The area of ​​the external walls will be equal to 51*3-9.22-7.4=136.38 m2.

Let's move on to calculating heat loss for each material:

• Q floor =S*∆T*k/d=152*20*0.2/1.7=357.65 W;
• Q roof =180*40*0.1/0.05=14400 W;
• Q window =9.22*40*0.36/0.5=265.54 W;
• Q door =7.4*40*0.15/0.75=59.2 W;

And also Q wall is equivalent to 136.38*40*0.25/0.3=4546. The sum of all heat losses will be 19628.4 W.

As a result, we calculate the boiler power: P boiler =Q losses *S heating_rooms *K/100=19628.4*(10.4+10.4+13.5+27.9+14.1+7.4)*1.25/100=19628.4*83.7*1.25/100=20536.2=21 kW.

We will calculate the number of radiator sections for one of the rooms. For all others, the calculations are similar. For example, a corner room (on the left, lower corner of the diagram) has an area of ​​10.4 m2.

This means N=(100*k1*k2*k3*k4*k5*k6*k7)/C=(100*10.4*1.0*1.0*0.9*1.3*1.2*1.0*1.05)/180=8.5176=9.

This room requires 9 sections of heating radiator with a heat output of 180 W.
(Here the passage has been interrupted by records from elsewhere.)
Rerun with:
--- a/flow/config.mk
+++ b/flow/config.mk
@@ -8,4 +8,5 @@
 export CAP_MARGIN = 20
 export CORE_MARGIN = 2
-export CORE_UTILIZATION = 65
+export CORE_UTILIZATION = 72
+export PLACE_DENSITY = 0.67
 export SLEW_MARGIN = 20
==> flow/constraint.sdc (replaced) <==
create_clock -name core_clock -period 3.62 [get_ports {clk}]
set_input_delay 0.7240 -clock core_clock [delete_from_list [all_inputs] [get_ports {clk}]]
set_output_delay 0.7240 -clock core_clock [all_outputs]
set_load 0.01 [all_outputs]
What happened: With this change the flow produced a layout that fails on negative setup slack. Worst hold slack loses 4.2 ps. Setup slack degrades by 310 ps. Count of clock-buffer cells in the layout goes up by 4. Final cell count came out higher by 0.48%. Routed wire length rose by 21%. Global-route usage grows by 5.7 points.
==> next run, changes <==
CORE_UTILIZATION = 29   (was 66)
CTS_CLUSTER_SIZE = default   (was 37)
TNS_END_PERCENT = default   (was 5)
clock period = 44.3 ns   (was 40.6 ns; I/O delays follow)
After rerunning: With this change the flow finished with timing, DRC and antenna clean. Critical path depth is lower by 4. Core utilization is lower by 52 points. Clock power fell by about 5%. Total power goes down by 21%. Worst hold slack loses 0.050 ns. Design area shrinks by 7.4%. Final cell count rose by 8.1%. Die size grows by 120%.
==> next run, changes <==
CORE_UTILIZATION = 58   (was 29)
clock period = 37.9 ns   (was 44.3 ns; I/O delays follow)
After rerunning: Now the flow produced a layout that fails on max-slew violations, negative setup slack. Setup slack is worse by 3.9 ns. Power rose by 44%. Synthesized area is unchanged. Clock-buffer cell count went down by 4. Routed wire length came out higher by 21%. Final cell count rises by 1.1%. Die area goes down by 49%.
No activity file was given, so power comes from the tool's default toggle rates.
job 101:
// mem_ram
module mem_ram (input clk, wren, 
                input [3:0] d11,input [3:0] d12,input [3:0] d13,input [3:0] d14,input [3:0] d15,input [3:0] d16,input [3:0] d17,input [3:0]d18,
					 input [3:0] d21,input [3:0] d22,input [3:0] d23,input [3:0] d24,input [3:0] d25,input [3:0] d26,input [3:0] d27,input [3:0]d28,
					 input [3:0] d31,input [3:0] d32,input [3:0] d33,input [3:0] d34,input [3:0] d35,input [3:0] d36,input [3:0] d37,input [3:0]d38,
					 input [3:0] d41,input [3:0] d42,input [3:0] d43,input [3:0] d44,input [3:0] d45,input [3:0] d46,input [3:0] d47,input [3:0]d48,
					 input [3:0] r1,input [3:0] r2,
					 input [3:0] r3,input [3:0] r4,
					 output [11:0] w_sum11,
					 output [11:0] w_sum12,
					 output [11:0] w_sum13,
					 output [11:0] w_sum14,
					 output [11:0] w_sum15,
					 output [11:0] w_sum16,
					 output [11:0] w_sum17,
					 output [11:0] w_sum18
					 );
  reg [31:0] mem [3:0];  
  ...
Size: roughly 2,200 cells after synthesis, roughly 130 flip-flops, ~0.022 sq mm of cells after synthesis.
==> flow/config.mk <==
export PLATFORM = sky130hd
export DESIGN_NAME = mem_ram
export DESIGN_NICKNAME = mem_ram
export VERILOG_FILES = /design/flow/design.v
export SDC_FILE = /design/flow/constraint.sdc
export NUM_CORES = 4
export LEC_CHECK = 0
export CAP_MARGIN = 0
export CORE_MARGIN = 2
export CORE_UTILIZATION = 70
export CTS_CLUSTER_DIAMETER = 51
export CTS_CLUSTER_SIZE = 36
export SLEW_MARGIN = 30
==> flow/constraint.sdc <==
create_clock -name core_clock -period 6.89 [get_ports {clk}]
set_input_delay 1.3780 -clock core_clock [delete_from_list [all_inputs] [get_ports {clk}]]
set_output_delay 1.3780 -clock core_clock [all_outputs]
set_load 0.01 [all_outputs]
run.sh (not shown) runs the stock make flow with config.mk's settings and CLKGATE_MAP_FILE=.
Job 101 got as far as global routing, where a tool error ended the run.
Let's move on to calculating the amount of coolant in the system - W=13.5*P=13.5*21=283.5 l. This means that the coolant speed will be: V=(0.86*P*μ)/∆T=(0.86*21000*0.9)/20=812.7 l.

As a result, a complete turnover of the entire volume of coolant in the system will be equivalent to 2.87 times per hour.

A selection of articles on thermal calculation will help you determine the exact parameters of the heating system elements:

Conclusions and useful video on the topic

A simple calculation of a heating system for a private home is presented in the following review:

All the subtleties and generally accepted methods for calculating the heat loss of a building are shown below:

Another option for calculating heat leaks in a typical private house:

This video describes the features of the circulation of energy carriers for heating a home:

Thermal calculation of a heating system is individual in nature and must be performed competently and carefully. The more accurately the calculations are made, the less the owners will have to overpay country house during operation.

Do you have experience performing thermal calculations of a heating system? Or still have questions on the topic? Please share your opinion and leave comments. Block feedback located below.

Heating heat load is the amount of thermal energy required to achieve a comfortable room temperature. There is also the concept of maximum hourly load, which should be understood as greatest number energy that may be needed in certain hours when unfavorable conditions. To understand what conditions can be considered unfavorable, it is necessary to understand the factors on which the heat load depends.

Heat demand of the building

Different buildings will require different amounts of thermal energy to make a person feel comfortable.

Among the factors influencing the need for heat are the following:

Device distribution

If we are talking about water heating, maximum power thermal energy source should be equal to the sum of the powers of all heat sources in the building.

The distribution of devices throughout the premises of the house depends on the following circumstances:

1. Room area, ceiling level.
2. The position of the room in the building. The rooms in the end part in the corners are characterized by increased heat loss.
3. Distance to heat source.
4. Optimal temperature (from the residents' point of view). The temperature of the room, among other factors, is affected by the movement of air flows inside the home.

1. Living quarters in the depths of the building - 20 degrees.
2. Living quarters in the corners and end parts of the building - 22 degrees.
3. Kitchen - 18 degrees. The temperature in the kitchen room is higher, as there are additional heat sources ( electric stove, refrigerator, etc.).
4. Bathroom and toilet - 25 degrees.

If the house is equipped with air heating, the volume of heat flow entering the room depends on the throughput capacity of the air hose. The flow is regulated by manually adjusting the ventilation grilles, and controlled by a thermometer.

The house can be heated by distributed sources of thermal energy: electric or gas convectors, electric heated floors, oil radiators, IR heaters, air conditioners. In this case required temperatures determined by the thermostat setting. In this case, it is necessary to provide such equipment power that would be sufficient at the maximum level of heat loss.

Calculation methods

Calculation of the heat load for heating can be done using the example of a specific room. Let in in this case it will be a log house from a 25-centimeter bursa with attic space and wood flooring. Building dimensions: 12×12×3. There are 10 windows and a pair of doors in the walls. The house is located in an area characterized by very low temperatures in winter (up to 30 degrees below zero).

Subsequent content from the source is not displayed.